Film score by Rob Simonsen
- Released: December 9, 2022
- Studio: AIR Studios, London
- Genre: Film score
- Length: 36:39
- Label: A24 Music
- Producer: Rob Simonsen

Rob Simonsen chronology
| Hollywood Stargirl (2022) | The Whale (Original Score) (2022) | Good Grief (2023) |

Singles from The Whale (Original Score)
- "Midnight Storm" Released: November 28, 2022;

= The Whale (soundtrack) =

The Whale (Original Score) is the film score soundtrack to the 2022 film The Whale directed by Darren Aronofsky.
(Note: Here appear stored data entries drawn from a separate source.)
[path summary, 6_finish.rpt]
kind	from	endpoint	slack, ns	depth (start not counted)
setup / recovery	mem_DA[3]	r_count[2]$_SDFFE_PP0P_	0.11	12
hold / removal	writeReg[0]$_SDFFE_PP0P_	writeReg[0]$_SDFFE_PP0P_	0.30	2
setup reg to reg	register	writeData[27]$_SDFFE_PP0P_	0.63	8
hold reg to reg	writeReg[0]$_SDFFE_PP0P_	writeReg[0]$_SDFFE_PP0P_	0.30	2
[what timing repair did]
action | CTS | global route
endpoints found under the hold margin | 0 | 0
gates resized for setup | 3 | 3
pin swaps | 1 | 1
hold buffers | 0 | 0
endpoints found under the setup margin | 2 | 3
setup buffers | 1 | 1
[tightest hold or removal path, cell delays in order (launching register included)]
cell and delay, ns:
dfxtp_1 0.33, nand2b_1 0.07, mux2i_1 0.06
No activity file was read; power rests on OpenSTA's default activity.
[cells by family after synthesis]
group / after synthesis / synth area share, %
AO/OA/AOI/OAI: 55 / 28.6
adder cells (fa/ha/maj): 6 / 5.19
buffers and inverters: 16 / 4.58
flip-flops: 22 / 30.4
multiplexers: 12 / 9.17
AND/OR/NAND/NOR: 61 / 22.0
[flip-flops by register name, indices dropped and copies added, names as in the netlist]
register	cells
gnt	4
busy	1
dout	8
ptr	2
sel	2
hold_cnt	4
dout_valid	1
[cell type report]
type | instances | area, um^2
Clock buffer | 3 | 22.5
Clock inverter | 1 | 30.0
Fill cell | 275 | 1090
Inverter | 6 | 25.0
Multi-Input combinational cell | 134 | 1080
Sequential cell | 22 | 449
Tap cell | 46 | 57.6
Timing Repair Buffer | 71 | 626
The soundtrack featured 14 tracks composed by Rob Simonsen and was released through A24 Music on December 9, 2022, the same day as the film.

An arrangement of the score was used in the winning ice dance program at both the 2026 Winter Olympics and the 2026 World Figure Skating Championships.

== Development ==
In January 2022, it was announced that Rob Simonsen would compose the film score for The Whale, collaborating with Aronofsky for the first time. The Whale is Aronofsky's first film without the involvement of composer Clint Mansell who had scored all of his films. (Note: Aronofsky earlier replaced Mansell with Jóhann Jóhannsson for Mother! (2017) before he ultimately decided to use no music in the final edit.) Simonsen recalled that Jason Reitman, his frequent collaborator, had written a letter about him to Aronofsky and the following day, the latter invited him to a Zoom call describing the story of the film. He saw the final edit and was moved by it, eventually agreeing to work on the film.

Simonsen admitted that "The Whale was an opportunity to paint a pretty bold canvas, but also to feature quiet moments to make the intensity really stand out." While watching the rough edit of the film without temp music, Simonsen came up with the idea of using an overtone flute with "an ethereal, otherworldly, hollow, but also very large sound" to echo the nautical elements present in the film and create the feel of a "man lost at sea, on the sea of their own emotions." Simonsen listened to sea shanties and Mormon songs and chants to deepen the nautical texture.

The score used more classical orchestrations than some of his previous work, with string and brass being predominant. The work was influenced by Henryk Górecki, Ralph Vaughan Williams and Samuel Barber. The orchestra he worked with, the London Contemporary Orchestra, included 25 people on strings and brass. The soundtrack was recorded at the AIR Studios.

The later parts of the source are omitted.